保守的な上場方針を維持してきた韓国の暗号資産取引所アップビットが個人投資家を引き留めるため、足元でコインを攻勢的に上場している。業界では海外取引所と異なり現物のみ取引が可能な韓国の規制のせいで、個人投資家を惹きつけるには力不足だという分析が出ている。

3日暗号資産業界によると、アップビットは先月25日から31日まで1日1件ずつ、計7つの暗号資産をウォン建てマーケットに上場した。この期間に上場した暗号資産は▲25日モーポ(MORPHO)▲26日オイラー(EUL)▲27日ジオドネット(GEOD)▲28日リップルUSD(RLUSD)▲29日メタダオ(META2)▲30日グローバルドル(USDG)▲31日コンフラックス(CFX)だ。

昨年12月、ソウル市内のある地下鉄駅に設置された国内暗号資産取引所アップビットの広告。/News1

業界ではアップビットの7日連続コイン上場は異例だという反応だ。通常アップビットは週末に1件程度を上場し、上場頻度も少ないためだ。アップビットが攻勢的な上場方針へ転じた要因は、上場効果で価格が急騰した暗号資産に一時的に個人投資家の売買代金が集中し、手数料効果を狙えるためとみられる。

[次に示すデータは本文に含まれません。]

**src/rtl/pow_5_rr_arbiter_if.sv**
```systemverilog
// Handshake and datapath bundle between two requesters, the arbiter and one pow_5 unit.
// slave: the arbiter's view. master: the surrounding clients and unit.
interface pow_5_rr_arbiter_if #(
    parameter int unsigned w = 8
);
    logic         a_vld;
    logic [w-1:0] a_n;
    logic         a_rdy;
    logic         b_vld;
    logic [w-1:0] b_n;
    logic         b_rdy;
    logic         pow_n_vld;
    logic [w-1:0] pow_n;
    logic         pow_res_vld;
    logic [w-1:0] pow_res;
    logic         a_res_vld;
    logic [w-1:0] a_res;
    logic         b_res_vld;
    logic [w-1:0] b_res;
    logic         err;

    modport slave (
        input  a_vld, a_n, b_vld, b_n, pow_res_vld, pow_res,
        output a_rdy, b_rdy, pow_n_vld, pow_n, a_res_vld, a_res, b_res_vld, b_res, err
    );

    modport master (
        output a_vld, a_n, b_vld, b_n, pow_res_vld, pow_res,
        input  a_rdy, b_rdy, pow_n_vld, pow_n, a_res_vld, a_res, b_res_vld, b_res, err
    );
endinterface

```
**src/rtl/pow_5_rr_arbiter.sv**
```systemverilog
// pow_5_rr_arbiter: shares one pipelined pow_5 unit between requesters A and B.
// Grants at most one issue per cycle, tracks the owner of each in-flight operation in a
// tag pipeline matched to the unit latency and routes each result back to its owner.
// Build option: define POW_5_ARB_FIXED_PRIO_EN for fixed priority (A always beats B);
// left undefined, contention is resolved round-robin.
module pow_5_rr_arbiter #(
    parameter int unsigned w   = 8,
    parameter int unsigned LAT = 2   // unit latency pow_n_vld -> pow_res_vld, >= 1
) (
    input logic               clk,
    input logic               rst_n,
    pow_5_rr_arbiter_if.slave bus_io
);
    typedef enum logic {
        IdA = 1'b0,
        IdB = 1'b1
    } req_id_e;

    typedef struct packed {
        logic    vld;
        req_id_e id;
    } tag_t;

    logic    grant_a;
    logic    grant_b;
    logic    grant_any;
    req_id_e grant_id;

`ifdef POW_5_ARB_FIXED_PRIO_EN
    // Fixed priority: B is served only while A is idle.
    always_comb begin
        grant_a = bus_io.a_vld;
        grant_b = bus_io.b_vld & ~bus_io.a_vld;
    end
`else
    req_id_e last_q;
    req_id_e last_d;

    // Round-robin grant: on contention the requester not served last wins.
    always_comb begin
        grant_a = 1'b0;
        grant_b = 1'b0;
        last_d  = last_q;
        if (bus_io.a_vld && bus_io.b_vld) begin
            grant_a = (last_q == IdB);
            grant_b = (last_q == IdA);
        end else begin
            grant_a = bus_io.a_vld;
            grant_b = bus_io.b_vld;
        end
        if (grant_a) begin
            last_d = IdA;
        end else if (grant_b) begin
            last_d = IdB;
        end
    end

    // Pointer resets to B so that A wins the first contention.
    always_ff @(posedge clk or negedge rst_n) begin
        if (!rst_n) begin
            last_q <= IdB;
        end else begin
            last_q <= last_d;
        end
    end
`endif

    assign grant_any    = grant_a | grant_b;
    assign grant_id     = grant_b ? IdB : IdA;
    assign bus_io.a_rdy = grant_a;
    assign bus_io.b_rdy = grant_b;

    // Stage 0 is the issue-stage tag (aligned with pow_n_vld); stage LAT lines up with
    // pow_res_vld.
    logic               pow_n_vld_q;
    logic [w-1:0]       pow_n_q;
    tag_t [LAT:0]       tag_q;
    tag_t               tag_in;
    tag_t               tag_out;

    assign tag_in.vld = grant_any;
    assign tag_in.id  = grant_id;
    assign tag_out    = tag_q[LAT];

    // Issue valid and tag pipeline; reset discards every in-flight tag.
    always_ff @(posedge clk or negedge rst_n) begin
        if (!rst_n) begin
            pow_n_vld_q <= 1'b0;
            tag_q       <= '0;
        end else begin
            pow_n_vld_q <= grant_any;
            tag_q       <= {tag_q[LAT-1:0], tag_in};
        end
    end

    // Issue operand: data only, meaningful while pow_n_vld is high.
    always_ff @(posedge clk) begin
        if (grant_any) begin
            pow_n_q <= grant_b ? bus_io.b_n : bus_io.a_n;
        end
    end

    logic         ret_vld;
    logic         a_res_vld_q;
    logic         b_res_vld_q;
    logic [w-1:0] a_res_q;
    logic [w-1:0] b_res_q;
    logic         err_q;

    // A result without a valid tag is dropped rather than routed.
    assign ret_vld = bus_io.pow_res_vld & tag_out.vld;

    // Return valids and sticky error on any disagreement between unit and tag timing.
    always_ff @(posedge clk or negedge rst_n) begin
        if (!rst_n) begin
            a_res_vld_q <= 1'b0;
            b_res_vld_q <= 1'b0;
            err_q       <= 1'b0;
        end else begin
            a_res_vld_q <= ret_vld & (tag_out.id == IdA);
            b_res_vld_q <= ret_vld & (tag_out.id == IdB);
            err_q       <= err_q | (bus_io.pow_res_vld != tag_out.vld);
        end
    end

    // Return data: captured only on a valid return to its owner.
    always_ff @(posedge clk) begin
        if (ret_vld) begin
            if (tag_out.id == IdA) begin
                a_res_q <= bus_io.pow_res;
            end else begin
                b_res_q <= bus_io.pow_res;
            end
        end
    end

    assign bus_io.pow_n_vld = pow_n_vld_q;
    assign bus_io.pow_n     = pow_n_q;
    assign bus_io.a_res_vld = a_res_vld_q;
    assign bus_io.a_res     = a_res_q;
    assign bus_io.b_res_vld = b_res_vld_q;
    assign bus_io.b_res     = b_res_q;
    assign bus_io.err       = err_q;
endmodule
```
**src/flat_wrapper.sv**
```systemverilog
// flat-port wrapper written by rule: the top's interface ports become plain ports
module pow_5_rr_arbiter_flat 
#(
    parameter int unsigned w   = 8,
    parameter int unsigned LAT = 2                                                 
)
  (clk, rst_n, bus_io_a_vld, bus_io_a_n, bus_io_b_vld, bus_io_b_n, bus_io_pow_res_vld, bus_io_pow_res, bus_io_a_rdy, bus_io_b_rdy, bus_io_pow_n_vld, bus_io_pow_n, bus_io_a_res_vld, bus_io_a_res, bus_io_b_res_vld, bus_io_b_res, bus_io_err);
  pow_5_rr_arbiter_if #(.w(w)) bus_io_i ();
  input logic clk;
  input logic rst_n;
  input wire logic [$bits(bus_io_i.a_vld)-1:0] bus_io_a_vld;
  input wire logic [$bits(bus_io_i.a_n)-1:0] bus_io_a_n;
  input wire logic [$bits(bus_io_i.b_vld)-1:0] bus_io_b_vld;
  input wire logic [$bits(bus_io_i.b_n)-1:0] bus_io_b_n;
  input wire logic [$bits(bus_io_i.pow_res_vld)-1:0] bus_io_pow_res_vld;
  input wire logic [$bits(bus_io_i.pow_res)-1:0] bus_io_pow_res;
  output wire logic [$bits(bus_io_i.a_rdy)-1:0] bus_io_a_rdy;
  output wire logic [$bits(bus_io_i.b_rdy)-1:0] bus_io_b_rdy;
  output wire logic [$bits(bus_io_i.pow_n_vld)-1:0] bus_io_pow_n_vld;
  output wire logic [$bits(bus_io_i.pow_n)-1:0] bus_io_pow_n;
  output wire logic [$bits(bus_io_i.a_res_vld)-1:0] bus_io_a_res_vld;
  output wire logic [$bits(bus_io_i.a_res)-1:0] bus_io_a_res;
  output wire logic [$bits(bus_io_i.b_res_vld)-1:0] bus_io_b_res_vld;
  output wire logic [$bits(bus_io_i.b_res)-1:0] bus_io_b_res;
  output wire logic [$bits(bus_io_i.err)-1:0] bus_io_err;
  assign bus_io_i.a_vld = bus_io_a_vld;
  assign bus_io_i.a_n = bus_io_a_n;
  assign bus_io_i.b_vld = bus_io_b_vld;
  assign bus_io_i.b_n = bus_io_b_n;
  assign bus_io_i.pow_res_vld = bus_io_pow_res_vld;
  assign bus_io_i.pow_res = bus_io_pow_res;
  assign bus_io_a_rdy = bus_io_i.a_rdy;
  assign bus_io_b_rdy = bus_io_i.b_rdy;
  assign bus_io_pow_n_vld = bus_io_i.pow_n_vld;
  assign bus_io_pow_n = bus_io_i.pow_n;
  assign bus_io_a_res_vld = bus_io_i.a_res_vld;
  assign bus_io_a_res = bus_io_i.a_res;
  assign bus_io_b_res_vld = bus_io_i.b_res_vld;
  assign bus_io_b_res = bus_io_i.b_res;
  assign bus_io_err = bus_io_i.err;
  pow_5_rr_arbiter #(.w(w), .LAT(LAT)) u_core (.clk(clk), .rst_n(rst_n), .bus_io(bus_io_i));
endmodule
```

しかしこれは一時的な効果にすぎず、個人投資家を継続的に取引所内に引き留めるのは難しいという評価が支配的だ。海外取引所は無期限先物(Perpetual Futures・満期日のない先物契約)やサムスン電子(005930)SKハイニックス(000660)など韓国株式に連動したレバレッジ・トークン化商品まで打ち出しているが、韓国の取引所は現行法上ウォン建て現物取引のみ可能だ。韓国の取引所の限定的な商品構造が市場の低迷を拡大させる要因として指摘されている。

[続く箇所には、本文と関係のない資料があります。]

<file path="config.mk">
export PLATFORM = sky130hd
export DESIGN_NAME = reset_sequencer
export DESIGN_NICKNAME = d
export VERILOG_FILES = /design/src/rtl/reset_sequencer_pkg.sv /design/src/rtl/multi_stage_synchronizer.sv /design/src/rtl/reset_sequencer.sv
export SDC_FILE = /design/constraint.sdc
export NUM_CORES = 1
export LEC_CHECK = 0
export CORE_MARGIN = 2
export CORE_UTILIZATION = 40
export CTS_CLUSTER_SIZE = 24
export DETAILED_ROUTE_END_ITERATION = 16
export SYNTH_ARGS = -nofsm -noshare
export SYNTH_HDL_FRONTEND = slang
export SYNTH_HIERARCHICAL = 1
export SYNTH_SLANG_ARGS = --single-unit
</file>
<file path="constraint.sdc">
create_clock -name i_clk_mhz -period 1.6 [get_ports i_clk_mhz]
set_input_delay 0.4 -clock i_clk_mhz [delete_from_list [all_inputs] [get_ports i_clk_mhz]]
set_output_delay 0.4 -clock i_clk_mhz [all_outputs]
set_load 0.005 [all_outputs]
</file>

実際に6月の1カ月間に韓国の取引所を利用した投資家の比率は5人に1人にとどまった。国会財政経済企画委員会所属のイ・ジョンウク国民の力議員が金融監督院から受け取った資料によると、今年6月の1カ月基準でアップビット・ビッサム・コインワン・Korbit・ゴパックスのアクティブ利用者比率は19.5%と集計された。金融委員会が調査した韓国の暗号資産利用者は昨年末基準で約1113万人である。

同月に韓国の暗号資産投資家がステーブルコインを用いて海外取引所へ出庫した資金規模は2兆7625億ウォンと調査された。海外取引所から韓国の取引所へ流入したステーブルコイン規模は2兆2022億ウォンだ。海外取引所への流出資金が5600億ウォンに達するという意味である。